# I am perfect



## needs to know more (Oct 7, 2007)

They call me baby girl. Because my adopted mother hasn't come up with anything better. I have got to travel a lot in my short life. I got to go visit nancy d. Had a good time there, but had to ride home with Martin and he wouldn't shut up. I also got to go to my adopted grandmas. I had a good time there. I did escape a few times but I was good. I stayed out of the rhodies!!! I really enjoyed the walks I got to go on everyday. My adopted mother no longer has time for them. So I have to spend my time with other goats!!! Since I am the youngest and the smallest they still pick on me. But I am just the sweetest thing. I don't think it will take me long to become friends with our new pen mate Molly (lgd). I am almost 6 months old, but I am still a lap goat!!!! My real mom might not have wanted me, but my adopted mom did a good job in raising me. I have her trained pretty good. All I have to do is let out a little squeak and she comes in and pets and scratches me.


----------



## kelebek (Oct 5, 2007)

She is very cute. What part of Washington are you in?


----------



## StaceyRosado (Oct 5, 2007)

I can't believe how big she is already!


----------



## needs to know more (Oct 7, 2007)

oh boy and does she have personality!!!! She has the sweetest quietest little voice, well most of the time!!!! She still runs to the fence and looks for a bottle. At least I can go in with her now and she just want's lovin. Not jumping all over me for the bottle!!!!! I woudn't trade her for nothing. But give me a freindly dam raised baby any day!!!!! Bottle babies can be a pain!!!!

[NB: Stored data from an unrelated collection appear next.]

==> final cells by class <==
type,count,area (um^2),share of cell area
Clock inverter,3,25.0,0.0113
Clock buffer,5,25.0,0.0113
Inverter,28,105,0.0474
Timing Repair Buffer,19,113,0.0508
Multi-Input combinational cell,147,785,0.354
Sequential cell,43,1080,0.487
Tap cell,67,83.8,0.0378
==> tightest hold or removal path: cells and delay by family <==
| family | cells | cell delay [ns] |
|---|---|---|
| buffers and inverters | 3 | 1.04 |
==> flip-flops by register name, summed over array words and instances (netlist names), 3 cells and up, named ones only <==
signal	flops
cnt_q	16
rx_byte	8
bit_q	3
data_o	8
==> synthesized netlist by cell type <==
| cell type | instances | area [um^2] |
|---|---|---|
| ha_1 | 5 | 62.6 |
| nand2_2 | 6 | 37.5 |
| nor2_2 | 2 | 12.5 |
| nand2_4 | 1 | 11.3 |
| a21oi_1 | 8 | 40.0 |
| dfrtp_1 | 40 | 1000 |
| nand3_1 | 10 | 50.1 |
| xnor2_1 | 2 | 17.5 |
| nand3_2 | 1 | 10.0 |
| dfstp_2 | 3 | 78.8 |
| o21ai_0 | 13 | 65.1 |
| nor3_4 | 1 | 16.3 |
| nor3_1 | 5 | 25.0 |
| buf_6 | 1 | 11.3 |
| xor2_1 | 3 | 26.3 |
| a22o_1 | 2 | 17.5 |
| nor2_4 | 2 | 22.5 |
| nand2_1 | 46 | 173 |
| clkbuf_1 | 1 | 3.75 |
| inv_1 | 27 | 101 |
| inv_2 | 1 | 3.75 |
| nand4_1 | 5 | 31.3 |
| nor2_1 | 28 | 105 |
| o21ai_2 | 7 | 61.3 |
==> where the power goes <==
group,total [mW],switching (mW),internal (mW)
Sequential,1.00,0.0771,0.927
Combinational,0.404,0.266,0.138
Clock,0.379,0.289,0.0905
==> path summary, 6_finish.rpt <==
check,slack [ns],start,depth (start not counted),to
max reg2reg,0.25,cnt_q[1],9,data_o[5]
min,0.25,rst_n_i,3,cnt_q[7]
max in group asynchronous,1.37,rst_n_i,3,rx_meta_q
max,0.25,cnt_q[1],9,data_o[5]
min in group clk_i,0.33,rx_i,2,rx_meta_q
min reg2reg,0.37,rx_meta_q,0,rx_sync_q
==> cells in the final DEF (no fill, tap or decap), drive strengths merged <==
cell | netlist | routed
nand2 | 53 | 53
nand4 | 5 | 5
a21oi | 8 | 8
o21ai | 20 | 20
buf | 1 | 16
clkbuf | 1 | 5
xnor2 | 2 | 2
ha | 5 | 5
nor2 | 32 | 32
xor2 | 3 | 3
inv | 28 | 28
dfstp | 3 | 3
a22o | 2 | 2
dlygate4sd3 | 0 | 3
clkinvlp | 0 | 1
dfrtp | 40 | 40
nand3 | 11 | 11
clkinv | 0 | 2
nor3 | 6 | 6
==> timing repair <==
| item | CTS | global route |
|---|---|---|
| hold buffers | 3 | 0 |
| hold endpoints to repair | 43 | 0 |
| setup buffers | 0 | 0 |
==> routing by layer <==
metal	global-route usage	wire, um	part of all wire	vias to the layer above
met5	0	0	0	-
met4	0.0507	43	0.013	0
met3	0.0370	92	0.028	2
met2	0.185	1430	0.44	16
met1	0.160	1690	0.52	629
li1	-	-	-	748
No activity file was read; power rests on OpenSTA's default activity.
File: src/rtl/lut_sweep_checker_pkg.sv
// Shared definitions for the LUT fabric sweep checker: FSM encoding, MISR
// constants and the default fabric widths shared with the generated fabric.
package lut_sweep_checker_pkg;

   localparam int DEF_NUM_IN  = 4;
   localparam int DEF_NUM_OUT = 16;

   localparam logic [1:0] ST_IDLE   = 2'd0;
   localparam logic [1:0] ST_DRIVE  = 2'd1;
   localparam logic [1:0] ST_SAMPLE = 2'd2;
   localparam logic [1:0] ST_DONE   = 2'd3;

   localparam logic [15:0] MISR_POLY = 16'h1021;
   localparam logic [15:0] MISR_SEED = 16'hFFFF;

   // One MISR step: shift, fold the feedback polynomial, then mix in the data word.
   function automatic logic [15:0] misr_next(input logic [15:0] sig, input logic [15:0] data);
      return {sig[14:0], 1'b0} ^ (sig[15] ? MISR_POLY : 16'h0000) ^ data;
   endfunction

endpackage

File: src/rtl/lut_sweep_checker_misr16.sv
// 16-bit multiple-input signature register; reusable by other fabric checkers.
module misr16
   import lut_sweep_checker_pkg::*;
(
   input  logic        clk,
   input  logic        rst,
   input  logic        init,
   input  logic        en,
   input  logic [15:0] data,
   output logic [15:0] sig
);

   logic [15:0] sig_r;

   // Signature register: seed on reset or init, compact one word per enable.
   always_ff @(posedge clk) begin
      if (rst) begin
         sig_r <= MISR_SEED;
      end else if (init) begin
         sig_r <= MISR_SEED;
      end else if (en) begin
         sig_r <= misr_next(sig_r, data);
      end else begin
         sig_r <= sig_r;
      end
   end

   assign sig = sig_r;

endmodule
===== src/rtl/gather_pingpong.sv =====
// Serial-to-parallel channel gather into two ping-pong register banks (fill one, drain the other).
// Optional macro GATHER_LAST_EN adds in_last_i so a vector can be closed before nch_lat words.
module gather_pingpong #(
  parameter  int DW      = 8,
  parameter  int NCH_MAX = 128,
  localparam int CW      = $clog2(NCH_MAX + 1)
) (
  input  logic          clk_tl,
  input  logic          rstn_tl,
  input  logic [CW-1:0] cfg_nch_i,
  input  logic [DW-1:0] in_data_i,
  input  logic          in_valid_i,
  output logic          in_ready_o,
`ifdef GATHER_LAST_EN
  input  logic          in_last_i,
`endif
  output logic [DW-1:0] out_data_o [NCH_MAX],
  output logic [CW-1:0] out_len_o,
  output logic          out_valid_o,
  input  logic          out_ready_i,
  output logic [15:0]   vec_cnt_o
);

  localparam int            IW        = $clog2(NCH_MAX);
  localparam logic [CW-1:0] NCH_MAX_C = CW'(NCH_MAX);

  logic [DW-1:0] r_bank [2][NCH_MAX];
  logic [1:0]    r_full;
  logic [CW-1:0] r_len [2];
  logic          r_wr_bank;
  logic          r_rd_bank;
  logic [IW-1:0] r_cnt;
  logic [CW-1:0] r_nch_lat;
  logic [15:0]   r_vec_cnt;

  logic [CW-1:0] w_nch_clamp;
  logic [CW-1:0] w_nch_eff;
  logic          w_accept;
  logic          w_last;
  logic          w_close;
  logic          w_drain;

`ifdef GATHER_LAST_EN
  assign w_last = in_last_i;
`else
  assign w_last = 1'b0;
`endif

  // Word 0 closes against the freshly clamped config, later words against the latched one.
  assign w_nch_clamp = ((cfg_nch_i == '0) || (cfg_nch_i > NCH_MAX_C)) ? NCH_MAX_C : cfg_nch_i;
  assign w_nch_eff   = (r_cnt == '0) ? w_nch_clamp : r_nch_lat;

  assign in_ready_o = ~r_full[r_wr_bank];
  assign w_accept   = in_valid_i & in_ready_o;
  assign w_close    = w_accept & ((CW'(r_cnt) == (w_nch_eff - CW'(1))) | w_last);
  assign w_drain    = r_full[r_rd_bank] & out_ready_i;

  always_ff @(posedge clk_tl or negedge rstn_tl) begin
    if (!rstn_tl) begin
      for (int b = 0; b < 2; b++) begin
        for (int c = 0; c < NCH_MAX; c++) begin
          r_bank[b][c] <= '0;
        end
      end
    end else if (w_accept) begin
      r_bank[r_wr_bank][r_cnt] <= in_data_i;
    end
  end

  always_ff @(posedge clk_tl or negedge rstn_tl) begin
    if (!rstn_tl) begin
      r_full    <= '0;
      r_len[0]  <= '0;
      r_len[1]  <= '0;
      r_wr_bank <= 1'b0;
      r_rd_bank <= 1'b0;
      r_cnt     <= '0;
      r_nch_lat <= NCH_MAX_C;
      r_vec_cnt <= '0;
    end else begin
      if (w_accept) begin
        if (r_cnt == '0) begin
          r_nch_lat <= w_nch_clamp;
        end
        if (w_close) begin
          r_cnt     <= '0;
          r_wr_bank <= ~r_wr_bank;
        end else begin
          r_cnt <= r_cnt + IW'(1);
        end
      end
      if (w_close) begin
        r_len[r_wr_bank] <= CW'(r_cnt) + CW'(1);
      end
      if (w_drain) begin
        r_rd_bank <= ~r_rd_bank;
        r_vec_cnt <= r_vec_cnt + 16'd1;
      end
      // A bank closing and the other draining in one cycle never touch the same full bit.
      for (int b = 0; b < 2; b++) begin
        if (w_close && (r_wr_bank == 1'(b))) begin
          r_full[b] <= 1'b1;
        end else if (w_drain && (r_rd_bank == 1'(b))) begin
          r_full[b] <= 1'b0;
        end
      end
    end
  end

  assign out_valid_o = r_full[r_rd_bank];
  assign out_len_o   = r_len[r_rd_bank];
  assign vec_cnt_o   = r_vec_cnt;

  // Channels at or beyond len are forced to zero so a shorter vector never shows stale data.
  for (genvar gi = 0; gi < NCH_MAX; gi++) begin : g_out
    assign out_data_o[gi] = (CW'(gi) < r_len[r_rd_bank]) ? r_bank[r_rd_bank][gi] : '0;
  end

endmodule

===== config.mk =====
export PLATFORM = sky130hd
export DESIGN_NAME = gather_pingpong
export DESIGN_NICKNAME = d
export VERILOG_FILES = /design/src/rtl/gather_pingpong.sv
export SDC_FILE = /design/constraint.sdc
export NUM_CORES = 2
export LEC_CHECK = 0
export CAP_MARGIN = 20
export CORE_MARGIN = 3
export CORE_UTILIZATION = 30
export DETAILED_ROUTE_END_ITERATION = 6
export GPL_TIMING_DRIVEN = 0
export PLACE_DENSITY = 0.5
export SLEW_MARGIN = 30
export SYNTH_ARGS = -nofsm -noshare
export SYNTH_HDL_FRONTEND = slang
export SYNTH_SLANG_ARGS = --single-unit
export TNS_END_PERCENT = 1

===== constraint.sdc =====
create_clock -name clk_tl -period 4 [get_ports clk_tl]
set_input_delay 0.6 -clock clk_tl [delete_from_list [all_inputs] [get_ports clk_tl]]
set_output_delay 0.6 -clock clk_tl [all_outputs]
set_load 0.02 [all_outputs]

==> impl_metrics.env <==
export IMPL_yosysTopAreaCell="dfrtp_1"
export IMPL_die_y_um=569
export IMPL_synth_most_common_cell="dfrtp_1"
export IMPL_cts_tree="built"
export IMPL_place_hpwl_um=329000
export IMPL_status="finished, violations left"
export IMPL_power_mw=66.0
export IMPL_syn_nets=7384
export IMPL_synth_cells=7360
export IMPL_synth_xor_area_share_pct=0.248
export IMPL_crit_buf_inv=6
export IMPL_worstSetupPathType="reg -> out"
export IMPL_synth_edf_count=0
export IMPL_crit_slowest_cell="clkdlybuf4s50_1"
export IMPL_gp_congestion=0.849
export IMPL_portBuffers=1061
export IMPL_setup_ws_ps=-311
export IMPL_yosysWarnings=0
export IMPL_rows=206
export IMPL_rsz0062_at_grt="yes"
export IMPL_final_area_um2=129000
export IMPL_clock_sinks=2099
export IMPL_slew_viol_final=0
export IMPL_cp_max_fo=10
export IMPL_ys_ff_latch=2099
export IMPL_die_w_um=569
export IMPL_hold_path_class="in -> reg"
export IMPL_insertion_delay_ps=920
export IMPL_async_reset_ff_share_pct=100
export IMPL_seqPwrFrac_pct=35.3
export IMPL_grt_usage_pct=26.6
export IMPL_max_stage_delay_ps=560
export IMPL_fin_nets=8978
export IMPL_numCtsBuffers=234
export IMPL_viasPerCell=5.17
export IMPL_grt_busiest_layer="met2"
export IMPL_ys_top_cells_by_area="dfrtp_1 (55%), mux2_2 (24%), mux2i_1 (11%)"
export IMPL_grt_pass1_vias=69800
export IMPL_hold_violations=0
export IMPL_synth_top_area_share_pct=55.2
export IMPL_ys_seq_area_share_pct=55.2
export IMPL_dr_first_iter_drc_count=5544
export IMPL_drcViolationCount=0
export IMPL_synth_fa_ha_area_share_pct=0.0526
export IMPL_cp_required_ps=3400
export IMPL_worst_pin_slew_ps=1080
export IMPL_cts_path_max_buffers=4
export IMPL_p_int_mw=43.4
export IMPL_crit_family="buffers and inverters"
export IMPL_worstSetupEndpointType="primary output"
export IMPL_min_period_ps=4310
export IMPL_synth_area_mux_share_pct=35.3
export IMPL_dr_pass1_iters=5
export IMPL_p_per_area_nw_per_um2=511
export IMPL_fmax_ghz=0.232
export IMPL_switching_share_pct=34.3
export IMPL_ys_flop_type="dfrtp_1"
export IMPL_met3_usage_pct=3.56
export IMPL_slew_headroom_pct=27.9
export IMPL_critical_path_startpoint_type="flip-flop"
export IMPL_violations="negative setup slack"
export IMPL_p_leak_nw=68.6
export IMPL_ant_nets=0
export IMPL_drt_total_wl_um=446000
export IMPL_path_cells="clkbuf_16 > clkbuf_16 > o31ai_4 > buf_12 > buf_4 > nand2_4 > clkbuf_16 > nor2_4 > nor2_1 > clkdlybuf4s50_1"
export IMPL_timing_final_crit_share_pct=108
export IMPL_use_met1_pct=37.1
export IMPL_grt_pass1_wl_um=600000
export IMPL_ys_types=67
export IMPL_avgSynthCellArea_um2=12.9
export IMPL_wl_per_cell_um=33.4
export IMPL_htreeDepth=4
export IMPL_whs_ps=101
export IMPL_root_buffer="clkbuf_16"
export IMPL_die_area_um2=324000
export IMPL_ios=1070
export IMPL_antenna_found_initial=89
export IMPL_vdd_ir_drop_max_mv=0.529
export IMPL_drive_above_1_share_pct=40.5
export IMPL_power_frac_clock_pct=34.2
export IMPL_grt_max_degree=137
export IMPL_max_cap_violations=0
export IMPL_synthSimpleGateAreaFrac_pct=6.36
export IMPL_areaGrowthSynthToFinish_pct=35.7
export IMPL_skew_ps=54.8
export IMPL_core_area_um2=315000
export IMPL_combPwrFrac_pct=30.5
export IMPL_synth_top_family_by_area="multiplexers"
export IMPL_gr_total_overflow=0
export IMPL_utilization_pct=40.9
export IMPL_final_setup_viol_count=757
export IMPL_arrival_ps=3710
export IMPL_synth_compound_area_share_pct=1.06
export IMPL_placed_cell_area_um2=113000
export IMPL_path_clk_slew_ps=60
export IMPL_path_common_cell="clkbuf_16"
export IMPL_initial_utilization_pct=30.2
export IMPL_netlist_area_um2=95200
export IMPL_routed_via_count=69000
export IMPL_power_switching_mw=22.6
export IMPL_synthTopCellsByCount="dfrtp_1 (2098), mux2_2 (2053), nor2_1 (1176)"
export IMPL_grt_met2_usage_pct=42.2
state kept, by name, summed over array words and instances (netlist names):
signal	cells
r_rd_bank	1
r_wr_bank	1
r_nch_lat	8
r_len	16
r_bank	2048
vec_cnt_o	16
r_cnt	7
r_full	2
per-stage QoR:
stage                     setup TNS, ps  cells  setup slack (ps)
after floorplan                       0   7360              1.71
after global placement                -  12600            -93590
after detailed placement       -1618170  12700             -2250
after CTS                       -586780  13200              -683
after global routing            -183070  13300              -374
final                            -82940  13300              -311
power by group through the flow:
stage	registers [mW]	clock network [mW]	logic, mW
after CTS	23.3	23.1	18.8
after global placement	23.7	0	16.0
after global routing	23.4	23.9	21.0
after floorplan	23.4	0	8.96
after detailed placement	23.6	0	16.9
final	23.3	22.6	20.1
area by class of cell:
class	instances	area, um2
Antenna cell	37	92.6
Buffer	412	2800
Clock buffer	331	6780
Clock inverter	94	1210
Fill cell	29800	186000
Inverter	11	87.6
Multi-Input combinational cell	4831	44500
Sequential cell	2099	52500
Tap cell	4160	5200
Timing Repair Buffer	1365	15900
cell families (layout without fill, tap and decap cells):
| kind of cell | after synthesis | in the layout |
|---|---|---|
| adders and majority gates | 4 | 4 |
| muxes | 3097 | 3097 |
| AOI/OAI and AO/OA | 170 | 170 |
| DFF | 2099 | 2099 |
| other | 0 | 37 |
| and+or+nand+nor | 1533 | 1533 |
| xor gates and xnor gates | 27 | 27 |
| buffers and inverters | 430 | 2213 |
metal layers:
metal  wire, um  part of all wire [%]
met3      26100                   5.9
met2     205000                    46
met1     198000                    44
met4      16900                   3.8
met5         55                 0.012
worst reg2reg max path: stages, from the launching register on:
cell,delay [ps]
dfrtp_1,400
buf_8,150
clkinv_8,60
ha_4,120
or4b_4,460
buf_8,140
nor2_4,140
and3_4,200
a21oi_2,40
ha_2,190
buf_8,130
nand2b_4,140
and3_4,180
a31oi_1,150
o2111ai_1,170
or4_4,570
or3b_4,420
buf_8,160
mux2_4,300
final timing paths:
kind                                          start                  endpoint  slack (ps)  cells after the start
min in group asynchronous                   rstn_tl  r_bank[1149]$_DFFE_PN0P_         250                      2
max reg2reg                    r_cnt[0]$_DFFE_PN0P_      r_len[6]$_DFFE_PN0P_        -270                     18
max in group asynchronous                   rstn_tl   r_bank[617]$_DFFE_PN0P_         350                      8
max                           r_rd_bank$_DFFE_PN0P_           out_data_o[947]        -310                     10
min                                    in_data_i[1]   r_bank[849]$_DFFE_PN0P_         100                      2
min reg2reg                r_nch_lat[7]$_DFFE_PN1P_  r_nch_lat[7]$_DFFE_PN1P_         490                      2
placed cells by master (no fill, tap or decap), types with 20 or more instances in the layout:
cell             netlist  layout
buf_4                  0     192
o21ai_4                0      63
clkbuf_1             363     248
clkbuf_2               1     122
mux2i_2                0      25
clkinv_2               0      48
dfrtp_1             2098    2096
clkbuf_16              0     246
clkdlybuf4s50_1        0     146
clkbuf_4               0      48
nand2_1              245     220
dlygate4sd2_1          0     131
nor2_2                 1     251
buf_16                 0      46
diode_2                0      37
clkbuf_8               0      68
bufinv_16              0      20
buf_6                  2      62
nor2_1              1176     772
nor2_4                 0     154
buf_12                 0      89
mux2_2              2053    2051
dlymetal6s2s_1         0     646
a21oi_4                0      28
mux2i_1             1028    1000
nand3_1               24      22
timing repair:
item	in CTS	in global routing
hold endpoints to repair	156	0
hold buffers	4	0
resized for setup	1311	1172
setup buffers	72	128
pin swaps	55	74
gates cloned	2	5
setup endpoints to repair	1504	1881
Note: power is estimated with default switching activity, not from simulation.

I am in Ephrata, near Moses Lake!!!


----------



## samall (Oct 7, 2007)

Look at that sweet face! She's a cutie!


----------



## needs to know more (Oct 7, 2007)

I tried to get a close up of her face. But it was a little too close!!!!! She is a sweet heart. He little voice when she talks is so unique!!! I have no problems telling when she is talking!!!!


----------



## alyssa_romine (Oct 5, 2007)

she is so pretty!


----------



## toggtalker (Oct 7, 2007)

she is a sweetie!


----------



## fritzie (Oct 6, 2007)

what a sweet girl


----------



## nancy d (Oct 5, 2007)

Wow Baby Girl HAS GROWN!!! I mean, I know that's what they are suppose to do but its still a big shock. Probably wouldn't fit into the dog house now..alto she would probably try! Then dominate it from the roof. Yes folks she is the sweetest thing! She has that special aura "you are under my spell, you WILL spoil me" and you hardly have a clue your being suckered in!
When Carol asked if she could bring her with, there wasn't a thought of saying no and I hadn't even seen her!


----------



## needs to know more (Oct 7, 2007)

You know, that is probably where she got her liking for dog houses!!! She spent 3 weeks with this one. It didn't take her long to master getting and staying on top of it, even with it's steep roof. She was still working on it in this pic.


----------



## HollowbeadRanch (Oct 5, 2007)

Ok... I only have one thing to say about that..... Where did that goat get a computer at?? LOL Very cute!


----------



## GSFarm (Oct 6, 2007)

lolAww!!


----------



## needs to know more (Oct 7, 2007)

HollowbeadRanch said:


> Ok... I only have one thing to say about that..... Where did that goat get a computer at?? LOL Very cute!


After 6 years of goats. She is the only one to ever see the inside of the house!!!!! How else is she supposed to spend her time!!!!!


----------